I was distracted from observing the three when I became annoyed with the fact that the grocery carts had been moved to another location to accommodate the weekly farmer’s market merchants, or at least that’s what I thought.  But when I got to the main entrance of the store, there was a combined autumn and Halloween display occupying the space that the carts usually did. I guess the display creators must have felt proud that I and perhaps other customers smelled the display before actually comprehending its details because the area was filled with smelly hay. The whiff of the hay was overwhelming and distracting, but it didn’t keep me from noticing that the old lady and the girls had beat me to this debauchery for allergy sufferers. I couldn’t help but notice her patiently waiting while the girls bowed down in awe before the scarecrows that were the display’s centerpiece. Her patience gone, she said, “let’s go.”  They immediately obeyed. That was a good thing I thought because I wouldn’t want to be as old and as challenged as she seemed and be responsible for disobedient children. At any rate, they were way too cute to be wayward.

I went on about my business buying the overpriced food and products that gave me the hope of greater health and longevity: organic pasta, vegetarian cheese, exotic sauces. Once I’d finished my privileged shopping and rendered unto Caesar the outrageous prices, I sat and ate a late lunch of eggplant parmesan and topped it off with the most delicious soft ginger cookie ever. I usually eat and then people watch, so there I sat long enough to notice the old lady and the girls exit the store. Now, she pushed her walker and a cart that held two paper shopping bags. She made no request of the girls to assist her. They probably would not have heard her anyway because they were consumed with the same glee and chatter as they had been before entering the store.  As they began to walk in the parking lot, I overheard one of them say as she opened her parasol that she was not going to let the sun get her. I saw the sun chasing her as she ran and giggled.

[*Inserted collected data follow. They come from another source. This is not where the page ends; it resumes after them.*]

File: src/vcmc_map.svh
`ifndef VCMC_MAP_SVH
`define VCMC_MAP_SVH
`define VCMC_OFF_CTRL 8'h00
`define VCMC_OFF_STRB 8'h04
`define VCMC_OFF_STAT 8'h08
`define VCMC_OFF_MPP 8'h0C
`define VCMC_OFF_CH0 8'h10
`define VCMC_OFF_CH_LAST 8'h2C
`define VCMC_CH_MODE_POS 0
`define VCMC_CH_SRC_POS 2
`define VCMC_CH_PBEN_POS 4
`define VCMC_CH_FRZ_POS 5
`define VCMC_CH_SKIP_POS 6
`define VCMC_CH_EN_POS 7
`define VCMC_CTRL_FLD_POS 0
`define VCMC_CTRL_SIM_POS 2
`define VCMC_CTRL_HOLD_POS 3
`define VCMC_CTRL_SWFRM_POS 4
`define VCMC_CH_RESET 8'h80
`define VCMC_CTRL_RESET 5'h00
`define VCMC_MPP_RESET 4'h0
`define VCMC_BAD_WORD 32'hDEADBEEF
`endif

File: src/vcmc_pkg.sv
`default_nettype none
package vcmc_pkg;
	typedef enum logic [1:0] {
		VCMC_LIVE = 2'b00,
		VCMC_STROBE = 2'b01,
		VCMC_SWITCH = 2'b10,
		VCMC_RSVD = 2'b11
	} vcmc_mode_type;
	typedef enum logic [1:0] {
		VCMC_ODD = 2'b00,
		VCMC_EVEN = 2'b01,
		VCMC_ANY = 2'b10,
		VCMC_FRAME = 2'b11
	} vcmc_fld_type;
	typedef struct packed {
		logic fs;
		logic odd;
	} vcmc_vid_type;
	typedef struct packed {
		logic [3:0] src;
		logic valid;
	} vcmc_pic_type;
endpackage
`default_nettype wire

File: src/vcmc_top.sv
// Chosen here: the register offsets and the AXI4-Lite interface to the registers.
`timescale 1ns/1ps
`default_nettype none
`include "vcmc_map.svh"
module vcmc_top (
	// clock and reset
	input wire logic i_clk,
	input wire logic i_reset_n,
	// per-channel input video timing (pins), ch 0-3 display, 4-7 record
	input wire logic [7:0] i_field_start,
	input wire logic [7:0] i_field_odd,
	// switch requests, one pulse per channel, from the switch sequencer
	input wire logic [7:0] i_switch_req,
	input wire logic [31:0] i_switch_src,
	// axi4-lite slave
	input wire logic [7:0] i_awaddr,
	input wire logic i_awvalid,
	output logic o_awready,
	input wire logic [31:0] i_wdata,
	input wire logic [3:0] i_wstrb,
	input wire logic i_wvalid,
	output logic o_wready,
	output logic [1:0] o_bresp,
	output logic o_bvalid,
	input wire logic i_bready,
	input wire logic [7:0] i_araddr,
	input wire logic i_arvalid,
	output logic o_arready,
	output logic [31:0] o_rdata,
	output logic [1:0] o_rresp,
	output logic o_rvalid,
	input wire logic i_rready,
	// picture selection per channel, 4 bits each
	output logic [31:0] o_pic_src,
	output logic [7:0] o_pic_load,
	// auxiliary multipurpose outputs
	output logic [1:0] o_aux_pins
);
	import vcmc_pkg::*;

	localparam int NCH = 8;

	logic [7:0] fs_m_ff, fs_s_ff, fs_d_ff, odd_m_ff, odd_s_ff;
	logic [7:0] chcfg_ff [NCH];
	logic [4:0] ctrl_ff;
	logic [3:0] mpp_ff;
	logic [7:0] req_ff, done_ff;
	logic [31:0] pend_src_ff;
	logic [7:0] aw_addr_ff;
	logic aw_ok_ff, w_ok_ff;
	logic [31:0] w_data_ff;
	logic [3:0] w_strb_ff;
	logic [31:0] hold_src_ff;
	logic [7:0] frame_half_ff;

	vcmc_vid_type vid [NCH];
	logic [7:0] fs_pulse;
	logic wr_go;
	logic [7:0] strb_wr;
	logic [7:0] strb_ok;
	logic [7:0] ev_capture;
	logic all_done;

	function automatic logic [3:0] eff_src(input logic [7:0] cfg, input int ch);
		logic [3:0] s;
		s = {2'b00, cfg[`VCMC_CH_SRC_POS +: 2]};
		if (ch < 4 && cfg[`VCMC_CH_PBEN_POS])
			s = 4'h4 | s;
		return s;
	endfunction

	function automatic logic fld_hit(input vcmc_fld_type f, input logic odd, input logic half);
		logic h;
		h = 1'b0;
		case (f)
			VCMC_ODD: h = odd;
			VCMC_EVEN: h = !odd;
			VCMC_ANY: h = 1'b1;
			VCMC_FRAME: h = half;
			default: h = 1'b0;
		endcase
		return h;
	endfunction

	// two-stage sync of video timing pins
	always_ff @(posedge i_clk or negedge i_reset_n) begin
		if (!i_reset_n) begin
			fs_m_ff <= 8'h00;
			fs_s_ff <= 8'h00;
			fs_d_ff <= 8'h00;
			odd_m_ff <= 8'h00;
			odd_s_ff <= 8'h00;
		end else begin
			fs_m_ff <= i_field_start;
			fs_s_ff <= fs_m_ff;
			fs_d_ff <= fs_s_ff;
			odd_m_ff <= i_field_odd;
			odd_s_ff <= odd_m_ff;
		end
	end
	assign fs_pulse = fs_s_ff & ~fs_d_ff;

	// frame phase: second field of an odd-even pair closes a frame
	always_ff @(posedge i_clk or negedge i_reset_n) begin
		if (!i_reset_n)
			frame_half_ff <= 8'h00;
		else
			for (int c = 0; c < NCH; c++)
				if (fs_pulse[c])
					frame_half_ff[c] <= odd_s_ff[c];
	end

	always_comb begin
		for (int c = 0; c < NCH; c++) begin
			vid[c].fs = fs_pulse[c];
			vid[c].odd = odd_s_ff[c];
		end
	end

	// axi write channel capture, either order
	always_ff @(posedge i_clk or negedge i_reset_n) begin
		if (!i_reset_n) begin
			aw_ok_ff <= 1'b0;
			w_ok_ff <= 1'b0;
			aw_addr_ff <= 8'h00;
			w_data_ff <= 32'h0;
			w_strb_ff <= 4'h0;
			o_awready <= 1'b0;
			o_wready <= 1'b0;
			o_bvalid <= 1'b0;
			o_bresp <= 2'b00;
		end else begin
			o_awready <= !aw_ok_ff && !o_awready && !o_bvalid;
			o_wready <= !w_ok_ff && !o_wready && !o_bvalid;
			if (i_awvalid && o_awready) begin
				aw_ok_ff <= 1'b1;
				aw_addr_ff <= i_awaddr;
			end
			if (i_wvalid && o_wready) begin
				w_ok_ff <= 1'b1;
				w_data_ff <= i_wdata;
				w_strb_ff <= i_wstrb;
			end
			if (wr_go) begin
				aw_ok_ff <= 1'b0;
				w_ok_ff <= 1'b0;
				o_bvalid <= 1'b1;
				o_bresp <= (aw_addr_ff > `VCMC_OFF_CH_LAST || aw_addr_ff[1:0] != 2'b00)
					? 2'b10 : 2'b00;
			end else if (o_bvalid && i_bready)
				o_bvalid <= 1'b0;
		end
	end
	assign wr_go = aw_ok_ff && w_ok_ff && !o_bvalid;
	assign strb_wr = (wr_go && aw_addr_ff == `VCMC_OFF_STRB && w_strb_ff[0])
		? w_data_ff[7:0] : 8'h00;

	// per-channel configuration; busy strobe channel refuses leaving strobe
	always_ff @(posedge i_clk or negedge i_reset_n) begin
		if (!i_reset_n) begin
			for (int c = 0; c < NCH; c++)
				chcfg_ff[c] <= `VCMC_CH_RESET;
			ctrl_ff <= `VCMC_CTRL_RESET;
			mpp_ff <= `VCMC_MPP_RESET;
		end else if (wr_go && w_strb_ff[0]) begin
			if (aw_addr_ff == `VCMC_OFF_CTRL)
				ctrl_ff <= w_data_ff[4:0];
			if (aw_addr_ff == `VCMC_OFF_MPP)
				mpp_ff <= w_data_ff[3:0];
			for (int c = 0; c < NCH; c++)
				if (aw_addr_ff == `VCMC_OFF_CH0 + 8'(4 * c)) begin
					if (req_ff[c] && w_data_ff[1:0] != VCMC_STROBE)
						chcfg_ff[c] <= {w_data_ff[7:2], chcfg_ff[c][1:0]};
					else
						chcfg_ff[c] <= w_data_ff[7:0];
				end
		end
	end

	// strobe request flags; simultaneous-release clear wins over a new set
	always_comb begin
		for (int c = 0; c < NCH; c++) begin
			strb_ok[c] = chcfg_ff[c][1:0] == VCMC_STROBE && !chcfg_ff[c][`VCMC_CH_FRZ_POS];
			ev_capture[c] = req_ff[c] && !done_ff[c] && vid[c].fs
				&& fld_hit(vcmc_fld_type'(ctrl_ff[1:0]), vid[c].odd, frame_half_ff[c]);
		end
	end
	assign all_done = (req_ff & ~done_ff) == 8'h00;

	always_ff @(posedge i_clk or negedge i_reset_n) begin
		if (!i_reset_n) begin
			req_ff <= 8'h00;
			done_ff <= 8'h00;
			pend_src_ff <= 32'h0;
		end else begin
			for (int c = 0; c < NCH; c++) begin
				if (strb_wr[c] && !req_ff[c] && strb_ok[c]) begin
					req_ff[c] <= 1'b1;
					done_ff[c] <= 1'b0;
				end else if (strb_wr[c] && !req_ff[c]) begin
					req_ff[c] <= 1'b0;
				end else if (ev_capture[c]) begin
					pend_src_ff[4*c +: 4] <= eff_src(chcfg_ff[c], c);
					if (ctrl_ff[`VCMC_CTRL_SIM_POS])
						done_ff[c] <= 1'b1;
					else
						req_ff[c] <= 1'b0;
				end else if (!strb_ok[c] && req_ff[c] && !done_ff[c]) begin
					req_ff[c] <= 1'b0;
				end
			end
			if (ctrl_ff[`VCMC_CTRL_SIM_POS] && req_ff != 8'h00 && all_done) begin
				req_ff <= 8'h00;
				done_ff <= 8'h00;
			end
			if (!ctrl_ff[`VCMC_CTRL_SIM_POS])
				done_ff <= 8'h00;
		end
	end

	// picture outputs: live, strobe, switch
	always_ff @(posedge i_clk or negedge i_reset_n) begin
		if (!i_reset_n) begin
			o_pic_src <= 32'h0;
			o_pic_load <= 8'h00;
			hold_src_ff <= 32'h0;
		end else begin
			o_pic_load <= 8'h00;
			for (int c = 0; c < NCH; c++) begin
				case (vcmc_mode_type'(chcfg_ff[c][1:0]))
					VCMC_LIVE: begin
						if (vid[c].fs) begin
							o_pic_src[4*c +: 4] <= eff_src(chcfg_ff[c], c);
							o_pic_load[c] <= 1'b1;
						end
					end
					VCMC_STROBE: begin
						if (ev_capture[c] && !ctrl_ff[`VCMC_CTRL_SIM_POS]) begin
							o_pic_src[4*c +: 4] <= eff_src(chcfg_ff[c], c);
							o_pic_load[c] <= 1'b1;
						end
					end
					VCMC_SWITCH: begin
						if (i_switch_req[c] && chcfg_ff[c][`VCMC_CH_EN_POS]
							&& !chcfg_ff[c][`VCMC_CH_FRZ_POS]
							&& !chcfg_ff[c][`VCMC_CH_SKIP_POS])
							hold_src_ff[4*c +: 4] <= (c >= 4)
								? {2'b00, i_switch_src[4*c +: 2]} : i_switch_src[4*c +: 4];
						if (vid[c].fs && (!ctrl_ff[`VCMC_CTRL_SWFRM_POS] || !vid[c].odd)) begin
							if (ctrl_ff[`VCMC_CTRL_HOLD_POS]
								|| o_pic_src[4*c +: 4] != hold_src_ff[4*c +: 4]) begin
								o_pic_src[4*c +: 4] <= hold_src_ff[4*c +: 4];
								o_pic_load[c] <= 1'b1;
							end
						end
					end
					default: o_pic_load[c] <= 1'b0;
				endcase
			end
			if (ctrl_ff[`VCMC_CTRL_SIM_POS] && req_ff != 8'h00 && all_done) begin
				for (int c = 0; c < NCH; c++)
					if (done_ff[c]) begin
						o_pic_src[4*c +: 4] <= pend_src_ff[4*c +: 4];
						o_pic_load[c] <= 1'b1;
					end
			end
		end
	end

	// auxiliary pins show flag pair chosen by config; pairs above 3 do not exist
	always_ff @(posedge i_clk or negedge i_reset_n) begin
		if (!i_reset_n)
			o_aux_pins <= 2'b00;
		else if (mpp_ff[0] && !mpp_ff[3])
			o_aux_pins <= req_ff[2*mpp_ff[3:1] +: 2];
		else
			o_aux_pins <= 2'b00;
	end

	// axi read
	always_ff @(posedge i_clk or negedge i_reset_n) begin
		if (!i_reset_n) begin
			o_arready <= 1'b0;
			o_rvalid <= 1'b0;
			o_rdata <= 32'h0;
			o_rresp <= 2'b00;
		end else begin
			o_arready <= !o_rvalid && !o_arready;
			if (i_arvalid && o_arready) begin
				o_rvalid <= 1'b1;
				o_rresp <= 2'b00;
				o_rdata <= 32'h0;
				if (i_araddr == `VCMC_OFF_CTRL)
					o_rdata <= {27'h0, ctrl_ff};
				else if (i_araddr == `VCMC_OFF_STRB || i_araddr == `VCMC_OFF_STAT)
					o_rdata <= {24'h0, req_ff};
				else if (i_araddr == `VCMC_OFF_MPP)
					o_rdata <= {28'h0, mpp_ff};
				else if (i_araddr >= `VCMC_OFF_CH0 && i_araddr <= `VCMC_OFF_CH_LAST
					&& i_araddr[1:0] == 2'b00)
					o_rdata <= {24'h0, chcfg_ff[i_araddr[4:2] ^ 3'b100]}; // channel 0 sits at 0x10
				else begin
					o_rresp <= 2'b10;
					o_rdata <= `VCMC_BAD_WORD;
				end
			end else if (o_rvalid && i_rready)
				o_rvalid <= 1'b0;
		end
	end

	chk_strobe_clear_nonstrobe: assert property (@(posedge i_clk) disable iff (!i_reset_n)
		(strb_wr[0] && !req_ff[0] && !strb_ok[0]) |=> !req_ff[0])
		else $error("refused strobe left flag set");
	chk_busy_keeps_mode: assert property (@(posedge i_clk) disable iff (!i_reset_n)
		req_ff[0] |=> (chcfg_ff[0][1:0] == VCMC_STROBE || !$past(strb_ok[0])))
		else $error("busy channel left strobe mode");
	chk_strobe_sets_flag: assert property (@(posedge i_clk) disable iff (!i_reset_n)
		(strb_wr[1] && !req_ff[1] && strb_ok[1]) |=> req_ff[1])
		else $error("strobe did not set flag");
	chk_capture_clears_flag: assert property (@(posedge i_clk) disable iff (!i_reset_n)
		(ev_capture[0] && !ctrl_ff[2] && !strb_wr[0]) |=> !req_ff[0] ##1 o_pic_load[0] == 1'b0)
		else $error("flag not cleared after capture");
	chk_live_refresh: assert property (@(posedge i_clk) disable iff (!i_reset_n)
		(fs_pulse[2] && chcfg_ff[2][1:0] == VCMC_LIVE) |=> o_pic_load[2])
		else $error("live field not loaded");
	chk_strobe_no_spurious: assert property (@(posedge i_clk) disable iff (!i_reset_n)
		(chcfg_ff[0][1:0] == VCMC_STROBE && !ev_capture[0] && !ctrl_ff[2]) |=> !o_pic_load[0])
		else $error("strobe channel loaded without capture");
	chk_sim_together: assert property (@(posedge i_clk) disable iff (!i_reset_n)
		(ctrl_ff[2] && req_ff != 8'h00 && all_done) |=> (req_ff == 8'h00 && o_pic_load != 8'h00))
		else $error("simultaneous release failed");
	chk_aux_follows: assert property (@(posedge i_clk) disable iff (!i_reset_n)
		(mpp_ff == 4'h1) ##1 (mpp_ff == 4'h1) |-> o_aux_pins == $past(req_ff[1:0]))
		else $error("aux pins not showing flags");
	chk_switch_frozen: assert property (@(posedge i_clk) disable iff (!i_reset_n)
		chcfg_ff[2][`VCMC_CH_FRZ_POS] |=> $stable(hold_src_ff[11:8]))
		else $error("frozen channel took switch");
	chk_reset_live: assert property (@(posedge i_clk)
		$rose(i_reset_n) |-> (chcfg_ff[0][1:0] == VCMC_LIVE && req_ff == 8'h00 && !ctrl_ff[2]))
		else $error("reset state wrong");
endmodule
`default_nettype wire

I watched the family winding its way to the end of the parking lot towards the cellphone store where I’d originally encountered them. Some part of me hoped that they would stop at a car, a Buick maybe, load the groceries, and drive off. But deep down, I knew they wouldn’t. I knew they would slowly make their way through the Miami heat to the closet bus stop and stand in the sun, sweating, waiting for a bus, which is exactly what they appeared to be doing.

As I lost sight of them, I found myself wondering how miserable she must be: aged, on a walker, on medicine, waiting in the hot sun for a bus, responsible for children so young.  I found myself wondering if as a young woman she’d had a more comfortable life, or had her life always been one of struggle only to culminate in more struggle, trying to support the young of the young she’d probably supported but who may have missed the mark with their own young. I found myself wondering that while her choice to protect and provide for the young was, indeed, noble where was her chance, where was her comfort, where was her portion before departing this earth.